Russi in Italia

Roma, Terrazza del Pincio

Elda Garetto

Roma_dal_Pincio
Vsevolod Mejerchol'd arriva in Italia insieme a Zinaida Rajch il 10 luglio 1925. Dopo due soste a Venezia e Firenze, dove Mejerchol'd sperava di incontrare Gordon Craig (l'incontro non ebbe luogo), il regista e la moglie arrivano a Roma alla fine di luglio. Qui incontrano Vjačeslav Ivanov, amico di lunga data di Mejerchol'd, Platon Michajlovič Ker×encev, dirigente bolscevico e Ol'ga Signorelli, con la quale formulano il primo progetto della monografia su Eleonora Duse, che doveva uscire nella collana di "Teatral'nyj Oktjabr'".
Del loro soggiorno a Roma nelle memorie inedite di Ol'ga Signorelli si narra una divertente avventura capitata al famoso regista sulla terrazza del Pincio:
"Affascinati da Roma, raccontavano divertiti un'avventura che era capitata loro nel giorno dell'arrivo. Appena lasciato il baga­glio nell'Albergo d'Italia, si erano diretti in gran fretta al Pincio per ammirare il panorama di Roma. Erano arrivati nel momento in cui il sole stava per tramontare. Rapiti dall'incanto della veduta mera­vigliosa si erano abbracciati e baciati. In quell'istante, come spunta­to dal suolo, accanto a loro un uomo in divisa, con blocchetto di ricevute e matita nella mano, tendeva un foglietto dicendo: "Venti lire, signori". Sorpreso, Mejerchol'd ne aveva chiesto il motivo. "In Italia è proibito baciarsi per strada: ad ogni trasgressione spetta dieci lire di multa a persona". "Ma io ho baciato mia moglie". "Con tanto di più ragione meritate una multa.
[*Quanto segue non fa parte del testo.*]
==> config.mk <==
export PLATFORM = sky130hd
export DESIGN_NAME = cache_ctrl_burst_flat
export DESIGN_NICKNAME = d
export VERILOG_FILES = /design/src/rtl/cache_ctrl_burst_if.sv /design/src/rtl/cache_ctrl_burst.sv /design/src/flat_wrapper.sv
export SDC_FILE = /design/constraint.sdc
export NUM_CORES = 1
export LEC_CHECK = 0
export ABC_AREA = 1
export CAP_MARGIN = 20
export CORE_AREA = 2 2 39 41
export CTS_CLUSTER_DIAMETER = 100
export DETAILED_ROUTE_END_ITERATION = 16
export DIE_AREA = 0 0 41 43
export DONT_BUFFER_PORTS = 1
export GPL_ROUTABILITY_DRIVEN = 0
export SYNTH_ARGS = -nofsm -noshare
export SYNTH_HDL_FRONTEND = slang
export SYNTH_SLANG_ARGS = --single-unit
==> constraint.sdc <==
create_clock -name clk -period 1.19 [get_ports clk]
set_clock_uncertainty 0.15 [all_clocks]
set_input_delay 0.238 -clock clk [delete_from_list [all_inputs] [get_ports clk]]
set_output_delay 0.238 -clock clk [all_outputs]
set_load 0.1 [all_outputs]
==> src/rtl/cache_ctrl_burst_if.sv <==
// Bundle of core-request, cache-array and memory handshake signals for cache_ctrl_burst.
// master = controller side, slave = core/array/memory side.
interface cache_ctrl_burst_if #(
    parameter int WAYS  = 2,
    parameter int BEATS = 4
);
    localparam int WAY_W  = (WAYS  > 2) ? $clog2(WAYS)  : 1;
    localparam int BEAT_W = (BEATS > 2) ? $clog2(BEATS) : 1;

    logic              req_valid;
    logic              req_type;
    logic              req_ready;
    logic              hit;
    logic              victim_dirty;
    logic [WAY_W-1:0]  victim_way;
    logic [BEAT_W-1:0] beat_idx;
    logic              mem_req_valid;
    logic              mem_req_write;
    logic              mem_req_ready;
    logic              mem_wr_valid;
    logic              mem_wr_ready;
    logic              mem_rd_valid;
    logic              read_en_cache;
    logic              write_en_cache;
    logic              cache_wb_rd;
    logic              refill;
    logic              tag_update;
    logic              done_cache;
    logic              error;

    modport master (
        input  req_valid, req_type, hit, victim_dirty,
               mem_req_ready, mem_wr_ready, mem_rd_valid,
        output req_ready, victim_way, beat_idx, mem_req_valid, mem_req_write,
               mem_wr_valid, read_en_cache, write_en_cache, cache_wb_rd,
               refill, tag_update, done_cache, error
    );

    modport slave (
        output req_valid, req_type, hit, victim_dirty,
               mem_req_ready, mem_wr_ready, mem_rd_valid,
        input  req_ready, victim_way, beat_idx, mem_req_valid, mem_req_write,
               mem_wr_valid, read_en_cache, write_en_cache, cache_wb_rd,
               refill, tag_update, done_cache, error
    );
endinterface

==> src/rtl/cache_ctrl_burst.sv <==
// N-way write-back/write-allocate cache controller with multi-beat line transfers.
// Optional memory-wait watchdog enabled by defining CACHE_CTRL_TIMEOUT_EN.
module cache_ctrl_burst #(
    parameter int WAYS    = 2,
    parameter int BEATS   = 4,
    parameter int TIMEOUT = 255
) (
    input  logic               clk,
    input  logic               rst,
    cache_ctrl_burst_if.master bus
);
    localparam int WAY_W  = (WAYS  > 2) ? $clog2(WAYS)  : 1;
    localparam int BEAT_W = (BEATS > 2) ? $clog2(BEATS) : 1;
    localparam logic [WAY_W-1:0]  LAST_WAY  = WAY_W'(WAYS - 1);
    localparam logic [BEAT_W-1:0] LAST_BEAT = BEAT_W'(BEATS - 1);

    // Elaboration-time parameter sanity checks.
    if (WAYS < 2) begin : g_bad_ways
        $error("cache_ctrl_burst: WAYS must be at least 2");
    end
    if ((BEATS < 1) || ((BEATS & (BEATS - 1)) != 0)) begin : g_bad_beats
        $error("cache_ctrl_burst: BEATS must be a power of 2");
    end
    if (TIMEOUT < 1) begin : g_bad_timeout
        $error("cache_ctrl_burst: TIMEOUT must be at least 1");
    end

    typedef enum logic [2:0] {
        S_IDLE    = 3'd0,
        S_COMPARE = 3'd1,
        S_WB_REQ  = 3'd2,
        S_WB_DATA = 3'd3,
        S_RF_REQ  = 3'd4,
        S_RF_DATA = 3'd5,
        S_UPDATE  = 3'd6
    } state_t;

    state_t            state_q,  state_d;
    logic [BEAT_W-1:0] beat_q,   beat_d;
    logic [WAY_W-1:0]  victim_q, victim_d;
    logic              type_q,   type_d;

`ifdef CACHE_CTRL_TIMEOUT_EN
    localparam int WD_W = $clog2(TIMEOUT + 1);
    localparam logic [WD_W-1:0] WD_LAST = WD_W'(TIMEOUT - 1);
    logic [WD_W-1:0] wdog_q, wdog_d;
`endif

    logic req_ready_s, mem_req_valid_s, mem_req_write_s, mem_wr_valid_s;
    logic read_en_s, write_en_s, wb_rd_s, refill_s, tag_update_s;
    logic done_s, error_s, stall_s;

    // Next-state, counters and Mealy output decode.
    always_comb begin
        state_d         = state_q;
        beat_d          = beat_q;
        victim_d        = victim_q;
        type_d          = type_q;
        req_ready_s     = 1'b0;
        mem_req_valid_s = 1'b0;
        mem_req_write_s = 1'b0;
        mem_wr_valid_s  = 1'b0;
        read_en_s       = 1'b0;
        write_en_s      = 1'b0;
        wb_rd_s         = 1'b0;
        refill_s        = 1'b0;
        tag_update_s    = 1'b0;
        done_s          = 1'b0;
        error_s         = 1'b0;
        stall_s         = 1'b0;

        case (state_q)
            S_IDLE: begin
                req_ready_s = 1'b1;
                if (bus.req_valid) begin
                    type_d  = bus.req_type;
                    state_d = S_COMPARE;
                end else begin
                    state_d = S_IDLE;
                end
            end
            S_COMPARE: begin
                if (bus.hit) begin
                    done_s     = 1'b1;
                    read_en_s  = ~type_q;
                    write_en_s = type_q;
                    state_d    = S_IDLE;
                end else if (bus.victim_dirty) begin
                    state_d = S_WB_REQ;
                end else begin
                    state_d = S_RF_REQ;
                end
            end
            S_WB_REQ: begin
                mem_req_valid_s = 1'b1;
                mem_req_write_s = 1'b1;
                if (bus.mem_req_ready) begin
                    beat_d  = '0;
                    state_d = S_WB_DATA;
                end else begin
                    stall_s = 1'b1;
                end
            end
            S_WB_DATA: begin
                mem_wr_valid_s = 1'b1;
                wb_rd_s        = 1'b1;
                if (!bus.mem_wr_ready) begin
                    stall_s = 1'b1;
                end else if (beat_q == LAST_BEAT) begin
                    beat_d  = '0;
                    state_d = S_RF_REQ;
                end else begin
                    beat_d = beat_q + BEAT_W'(1);
                end
            end
            S_RF_REQ: begin
                mem_req_valid_s = 1'b1;
                if (bus.mem_req_ready) begin
                    beat_d  = '0;
                    state_d = S_RF_DATA;
                end else begin
                    stall_s = 1'b1;
                end
            end
            S_RF_DATA: begin
                if (!bus.mem_rd_valid) begin
                    stall_s = 1'b1;
                end else begin
                    write_en_s = 1'b1;
                    refill_s   = 1'b1;
                    if (beat_q == LAST_BEAT) begin
                        beat_d  = '0;
                        state_d = S_UPDATE;
                    end else begin
                        beat_d = beat_q + BEAT_W'(1);
                    end
                end
            end
            S_UPDATE: begin
                tag_update_s = 1'b1;
                victim_d     = (victim_q == LAST_WAY) ? '0 : victim_q + WAY_W'(1);
                state_d      = S_COMPARE;
            end
            default: begin
                beat_d  = '0;
                state_d = S_IDLE;
            end
        endcase

`ifdef CACHE_CTRL_TIMEOUT_EN
        // Any non-stall cycle (entry, handshake, other state) clears the watchdog.
        if (!stall_s) begin
            wdog_d = '0;
        end else if (wdog_q == WD_LAST) begin
            wdog_d  = '0;
            error_s = 1'b1;
            done_s  = 1'b1;
            beat_d  = '0;
            state_d = S_IDLE;
        end else begin
            wdog_d = wdog_q + WD_W'(1);
        end
`endif
    end

    // State, beat, victim pointer and latched request type registers.
    always_ff @(posedge clk) begin
        if (rst) begin
            state_q  <= S_IDLE;
            beat_q   <= '0;
            victim_q <= '0;
            type_q   <= 1'b0;
`ifdef CACHE_CTRL_TIMEOUT_EN
            wdog_q   <= '0;
`endif
        end else begin
            state_q  <= state_d;
            beat_q   <= beat_d;
            victim_q <= victim_d;
            type_q   <= type_d;
`ifdef CACHE_CTRL_TIMEOUT_EN
            wdog_q   <= wdog_d;
`endif
        end
    end

    assign bus.req_ready      = req_ready_s;
    assign bus.victim_way     = victim_q;
    assign bus.beat_idx       = beat_q;
    assign bus.mem_req_valid  = mem_req_valid_s;
    assign bus.mem_req_write  = mem_req_write_s;
    assign bus.mem_wr_valid   = mem_wr_valid_s;
    assign bus.read_en_cache  = read_en_s;
    assign bus.write_en_cache = write_en_s;
    assign bus.cache_wb_rd    = wb_rd_s;
    assign bus.refill         = refill_s;
    assign bus.tag_update     = tag_update_s;
    assign bus.done_cache     = done_s;
    assign bus.error          = error_s;
endmodule

==> src/flat_wrapper.sv <==
// flat-port wrapper written by rule: the top's interface ports become plain ports
module cache_ctrl_burst_flat 
#(
    parameter int WAYS    = 2,
    parameter int BEATS   = 4,
    parameter int TIMEOUT = 255
)
  (clk, rst, bus_req_valid, bus_req_type, bus_hit, bus_victim_dirty, bus_mem_req_ready, bus_mem_wr_ready, bus_mem_rd_valid, bus_req_ready, bus_victim_way, bus_beat_idx, bus_mem_req_valid, bus_mem_req_write, bus_mem_wr_valid, bus_read_en_cache, bus_write_en_cache, bus_cache_wb_rd, bus_refill, bus_tag_update, bus_done_cache, bus_error);
  cache_ctrl_burst_if #(.WAYS(WAYS), .BEATS(BEATS)) bus_i ();
  input  logic clk;
  input  logic rst;
  input wire logic [$bits(bus_i.req_valid)-1:0] bus_req_valid;
  input wire logic [$bits(bus_i.req_type)-1:0] bus_req_type;
  input wire logic [$bits(bus_i.hit)-1:0] bus_hit;
  input wire logic [$bits(bus_i.victim_dirty)-1:0] bus_victim_dirty;
  input wire logic [$bits(bus_i.mem_req_ready)-1:0] bus_mem_req_ready;
  input wire logic [$bits(bus_i.mem_wr_ready)-1:0] bus_mem_wr_ready;
  input wire logic [$bits(bus_i.mem_rd_valid)-1:0] bus_mem_rd_valid;
  output wire logic [$bits(bus_i.req_ready)-1:0] bus_req_ready;
  output wire logic [$bits(bus_i.victim_way)-1:0] bus_victim_way;
  output wire logic [$bits(bus_i.beat_idx)-1:0] bus_beat_idx;
  output wire logic [$bits(bus_i.mem_req_valid)-1:0] bus_mem_req_valid;
  output wire logic [$bits(bus_i.mem_req_write)-1:0] bus_mem_req_write;
  output wire logic [$bits(bus_i.mem_wr_valid)-1:0] bus_mem_wr_valid;
  output wire logic [$bits(bus_i.read_en_cache)-1:0] bus_read_en_cache;
  output wire logic [$bits(bus_i.write_en_cache)-1:0] bus_write_en_cache;
  output wire logic [$bits(bus_i.cache_wb_rd)-1:0] bus_cache_wb_rd;
  output wire logic [$bits(bus_i.refill)-1:0] bus_refill;
  output wire logic [$bits(bus_i.tag_update)-1:0] bus_tag_update;
  output wire logic [$bits(bus_i.done_cache)-1:0] bus_done_cache;
  output wire logic [$bits(bus_i.error)-1:0] bus_error;
  assign bus_i.req_valid = bus_req_valid;
  assign bus_i.req_type = bus_req_type;
  assign bus_i.hit = bus_hit;
  assign bus_i.victim_dirty = bus_victim_dirty;
  assign bus_i.mem_req_ready = bus_mem_req_ready;
  assign bus_i.mem_wr_ready = bus_mem_wr_ready;
  assign bus_i.mem_rd_valid = bus_mem_rd_valid;
  assign bus_req_ready = bus_i.req_ready;
  assign bus_victim_way = bus_i.victim_way;
  assign bus_beat_idx = bus_i.beat_idx;
  assign bus_mem_req_valid = bus_i.mem_req_valid;
  assign bus_mem_req_write = bus_i.mem_req_write;
  assign bus_mem_wr_valid = bus_i.mem_wr_valid;
  assign bus_read_en_cache = bus_i.read_en_cache;
  assign bus_write_en_cache = bus_i.write_en_cache;
  assign bus_cache_wb_rd = bus_i.cache_wb_rd;
  assign bus_refill = bus_i.refill;
  assign bus_tag_update = bus_i.tag_update;
  assign bus_done_cache = bus_i.done_cache;
  assign bus_error = bus_i.error;
  cache_ctrl_burst #(.WAYS(WAYS), .BEATS(BEATS), .TIMEOUT(TIMEOUT)) u_core (.clk(clk), .rst(rst), .bus(bus_i));
endmodule
==> reports/metrics.yaml, run 1 <==
route:
  antenna_left: 0
  first_pass_iters: 4
  via_count: 839
  drt_iter0_drc: 25
  drc: 0
  wl_um: 2580
  viasPerCell: 5.56
  wl_per_cell_um: 17.1
synth:
  synth-seq-cells: 7
  syn_area_per_cell_sq_um: 6.21
  synth_flop_cell: "dfxtp_1"
  yosys.area.top_type: "dfxtp_1"
  async_flop_share_pct: 0
  synth_warnings: 0
  syn-cell-area_sq_um: 614
  synthCells: 99
  ys_top_cells_by_area: "dfxtp_1 (23%), nand2_1 (11%), nor2_1 (10%)"
  yosysSeqAreaShare_pct: 22.8
  synthTopCellsByCount: "nand2_1 (18), nor2_1 (17), inv_1 (11), nand3_1 (8), dfxtp_1 (7)"
  syn-num-nets: 109
  synth-edff-count: 0
  synth.most_common_cell: "nand2_1"
  yosysTopAreaCellShare_pct: 22.8
  ys_types: 22
setup_path:
  critPathKind: "flip-flop to output pin"
  cp_max_fo: 6
  arrival_ns: 1.36
  critPathSlowestCell: "dfxtp_4"
  critPathRequiredTime_ns: 0.80
  crit_chain: "nor2_4 > nand2_4 > nor2_4 > nand2_2 > o21ai_4 > buf_12"
  max_stage_delay_ns: 0.38
  crit_top_cell: "nor2_4"
  critPathLaunchType: "flip-flop"
  endpoint_kind: "output pin"
die:
  io_pins: 23
  coreArea_sq_um: 1380
  initial_core_util_pct: 44.4
  die-height_um: 43
  dieArea_sq_um: 1760
  rows: 14
  die_w_um: 41
timing:
  timing.hold.ws_ns: 0.0458
  rsz0062_at_grt: "yes"
  hold_viol: 0
  slew_violations: 0
  tns_ns: -7.37
  min_period_over_period_pct: 147
  clock.fmax_ghz: 0.573
  fin_ws_ns: -0.555
  setup_viol: 19
  layout_min_cycle_time_ns: 1.74
cells_and_area:
  multi_input_area_sq_um: 518
  nets: 146
  layout-drive-gt1-share_pct: 57.0
  fillCellCount: 48
  num_antenna_cells: 0
  postLayoutCoreUtil_pct: 91.9
  seqCellArea_sq_um: 160
  final_cell_area_sq_um: 1270
  syn_to_final_growth_pct: 107
grt:
  groute.usage.overall_pct: 25.2
  antenna_found_initial: 0
  grt_overflow: 0
  grt_max_degree: 7
  grt_pass1_vias: 738
  grt_pass1_wl_um: 3020
clock_network:
  cts_tree: "built"
  cts.clk_slew.worst_paths_ns: 0.07
  clock_latency_ns: 0.28
  cts_sinks: 7
  htree_levels: 1
  cts_buffers: 3
  root_buffer: "clkbuf_4"
  clk_path_buf_depth: 2
flow_run:
  cap_violations: 0
status:
  violations: "negative setup slack"
  status: "finished with violations"
placed_design:
  io_buffers: 0
  place_hpwl_um: 1310
  place_area_sq_um: 998
hold_path:
  min_path_type: "input port to flip-flop"
[worst paths after layout]
path	from	cells after the start	to	slack (ns)
setup / recovery	u_core.state_q[1]	6	bus_write_en_cache	-0.55
hold / removal	rst	3	u_core.state_q[1]	0.05
setup reg to reg	u_core.state_q[1]	11	u_core.bus.beat_idx[0]	-0.49
hold reg to reg	u_core.bus.victim_way	3	u_core.bus.victim_way	0.49
[sequential cells by signal, indices dropped and copies added (netlist names)]
name,flops
u_core.bus.beat_idx,2
u_core.bus.victim_way,1
u_core.state_q,3
u_core.type_q,1
[repair_timing]
action                                  CTS  global route
buffers inserted                          4             5
pin swaps                                 6             4
hold endpoints to repair                  2             1
gates resized for setup                  24            10
endpoints found under the setup margin   19            20
hold buffers                              1             2
[final cells by class]
class	count	area share [%]
tap	16	1.57
multi-input combinational	72	40.7
sequential	7	12.6
clock buffer	4	2.07
timing repair buffer	37	37.4
inverter	15	5.61
[per-stage QoR]
step / setup WS, ns / instances
after global routing: -0.583 / 151
final: -0.555 / 151
after floorplan: -0.770 / 99
after detailed placement: -0.339 / 135
after CTS: -0.473 / 144
after global placement: -0.312 / 135
[routing by layer]
layer  vias to the layer above  track usage [%]  routed length, um
li1                        378                -                  -
met1                       395             29.5                912
met2                        51             38.8               1300
met3                        15             5.24                200
met4                         0             16.7                164
met5                         -                0                  0
[critical path, delay by kind of cell (launching register included)]
family                 cells  cell delay (ns)
AOI/OAI and AO/OA          1             0.08
buffers and inverters      1             0.19
DFF                        1             0.38
and+or+nand+nor            4             0.43
[cells by family (layout without fill, tap and decap cells)]
group | Yosys count | count (layout) | synth area share (%)
flip-flops | 7 | 7 | 22.8
buffers and inverters | 20 | 56 | 17.1
XOR/XNOR | 1 | 1 | 1.43
adder cells (fa/ha/maj) | 1 | 1 | 2.04
AO/OA/AOI/OAI | 9 | 9 | 7.74
other | 1 | 1 | 0.610
AND/OR/NAND/NOR | 60 | 60 | 48.3
[layout by cell type, fill, tap and decap left out, types with 2 or more instances in the layout]
| cell | count |
|---|---|
| o21ai_0 | 2 |
| nand3_2 | 3 |
| nor2_4 | 6 |
| dfxtp_4 | 5 |
| nand3_4 | 3 |
| inv_1 | 9 |
| nand2_4 | 4 |
| nor2_2 | 2 |
| inv_2 | 2 |
| a21oi_1 | 3 |
| nand3_1 | 4 |
| clkinvlp_4 | 2 |
| dlygate4sd3_1 | 3 |
| nor3_1 | 2 |
| nand4_1 | 2 |
| nor2_1 | 13 |
| buf_12 | 14 |
| buf_4 | 16 |
| nand2_1 | 14 |
| buf_6 | 4 |
| nand2_2 | 4 |
| clkbuf_4 | 3 |
Power of run 1 is left out: the tool's default activity adds up to more than one toggle a clock period on the data nets, which glitch-free logic cannot reach.
==> inputs of run 2 (changes only) <==
--- a/config.mk
+++ b/config.mk
@@ -13,6 +13,7 @@
 export DIE_AREA = 0 0 41 43
 export DONT_BUFFER_PORTS = 1
 export GPL_ROUTABILITY_DRIVEN = 0
+export SETUP_SLACK_MARGIN = 0.2
 export SYNTH_ARGS = -nofsm -noshare
 export SYNTH_HDL_FRONTEND = slang
 export SYNTH_SLANG_ARGS = --single-unit
==> reports/metrics.yaml, run 2 (same netlist as run 1, synthesis figures left out) <==
status:
  status: "finished with violations"
  violations: "negative setup slack"
grt:
  grt_overflow: 0  # unchanged
  groute.usage.overall_pct: 29.6  # +4.4 points
  grt_pass1_wl_um: 3490  # +16%
  grt_max_degree: 7  # unchanged
  grt_pass1_vias: 807  # +9.3%
  antenna_found_initial: 0  # unchanged
setup_path:
  critPathRequiredTime_ns: 0.80  # about the same
  crit_top_cell: "nor2_4"
  cp_max_fo: 6  # unchanged
  crit_chain: "nor2_4 > nand2_4 > nor2_4 > nand2_2 > o21ai_4 > buf_12"
  critPathKind: "flip-flop to output pin"
  endpoint_kind: "output pin"
  critPathSlowestCell: "dfxtp_4"
  critPathLaunchType: "flip-flop"
  arrival_ns: 1.37  # about the same
  max_stage_delay_ns: 0.38  # about the same
  reg2reg_setup_slack_ns: -0.44  # +0.05 ns
placed_design:
  io_buffers: 0  # unchanged
  place_area_sq_um: 966  # -3.3%
  place_hpwl_um: 1290  # -1.3%
cells_and_area:
  layout-drive-gt1-share_pct: 62.3  # +5.3 points
  layout_common_cells: "buf_4 (21), nor2_1 (13), buf_12 (13)"
  num_antenna_cells: 0  # unchanged
  syn_to_final_growth_pct: 112
  nets: 149  # +2.1%
  final_common_cell: "buf_4"
  final_cell_area_sq_um: 1300  # +2.3%
  largest_register: "u_core.state_q"
  largest_reg_flops: 3  # unchanged
timing:
  hold_viol: 0  # unchanged
  rsz0062_at_grt: "yes"
  layout_min_cycle_time_ns: 1.76  # +0.0171 ns
  fin_ws_ns: -0.572  # -0.0171 ns
  setup_viol: 18  # -1
  slew_violations: 0  # unchanged
  clock.fmax_ghz: 0.568  # -0.97%
  min_period_over_period_pct: 148  # +1.4 points
die:
  io_pins: 23  # unchanged
  rows: 14  # unchanged
  dieArea_sq_um: 1760  # unchanged
  die_w_um: 41  # unchanged
  coreArea_sq_um: 1380  # unchanged
  die-height_um: 43  # unchanged
  initial_core_util_pct: 44.4  # unchanged
route:
  viasPerCell: 5.69  # +2.5%
  antenna_left: 0  # unchanged
  drc: 0  # unchanged
  drt_iter0_drc: 34  # +36%
  first_pass_iters: 4  # unchanged
  wl_um: 3020  # +17%
  wl_per_cell_um: 19.6  # +15%
  via_count: 877  # +4.5%
hold_path:
  min_path_type: "input port to flip-flop"
clock_network:
  htree_levels: 1  # unchanged
  clk_path_buf_depth: 2  # unchanged
  cts_tree: "built"
  cts_sinks: 7  # unchanged
  clock_latency_ns: 0.28  # about the same
  cts_buffers: 3  # unchanged
  cts.clk_slew.worst_paths_ns: 0.07  # about the same
  root_buffer: "clkbuf_4"
flow_run:
  cap_violations: 0  # unchanged
## run 2: cell count changes in the layout (fill, tap and decap cells not counted), moves of 2 or more
cell	previous run	this run
buf_4	16	21
a21oi_2	0	3
a21oi_1	3	1
nand2_1	14	12
nand3_1	4	2
nand3_2	3	5
## run 2: final cells by class
type	instances	area, sq um
tap	16	20.0
multi-input combinational	72	539
sequential	7	163
clock inverter	1	5.00
fill	44	83.8
inverter	15	68.8
timing repair buffer	40	482
clock buffer	3	22.5
## run 2: timing repair
| item | in CTS | in global routing |
|---|---|---|
| endpoints found under the hold margin | 2 | 0 |
| resized for setup | 27 | 11 |
| hold buffers | 3 | 0 |
| setup endpoints to repair | 20 | 20 |
| buffers inserted | 8 | 7 |
| pin swaps | 5 | 5 |
## run 2: per-stage QoR
step                util [%]  setup slack, ns  cells  TNS, ns  hold slack [ns]
floorplan                  -           -0.770     99    -7.21            0.151
detailed placement      69.8           -0.368    132    -4.67            0.158
CTS                     86.8           -0.505    147    -5.68           0.0393
global placement        69.8           -0.332    132    -4.09            0.155
global route            93.9           -0.620    154    -7.64           0.0487
finish                  93.9           -0.572    154    -6.92           0.0554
La moglie vostra voi potete baciarla in camera", aveva insistito l'inesorabile tutore della morale. "L'avventura ci ha divertiti e ci è sembrata di buon augurio", soggiunse Mejerchol'd. "Sapete che, contrariamente a quel che si pensi di me, io sono un temperamento allegro. Nei nostri incontri con Vachtangov abbiamo risolto quasi sempre scherzando su tutti i problemi gravi. Ma di Zinaida sono geloso: guai se qualcuno l'attacca. E così mi addolora che non possiamo camminare senza essere annoia­ti per l'incantevole Via Veneto a causa delle espressioni di am­mirazione dette ad alta voce da qualcuno degli assidui del Caffè Rosati. Convengo che un'attrice accoglie lusingata, quando è sulla scena, tali manifestazioni, che sembrano tuttavia un dileggio se esclamate mentre cammina per la strada".

Nel disegno in alto di Andrej Beloborodov il panorama di Roma dalla terrazza del Pincio.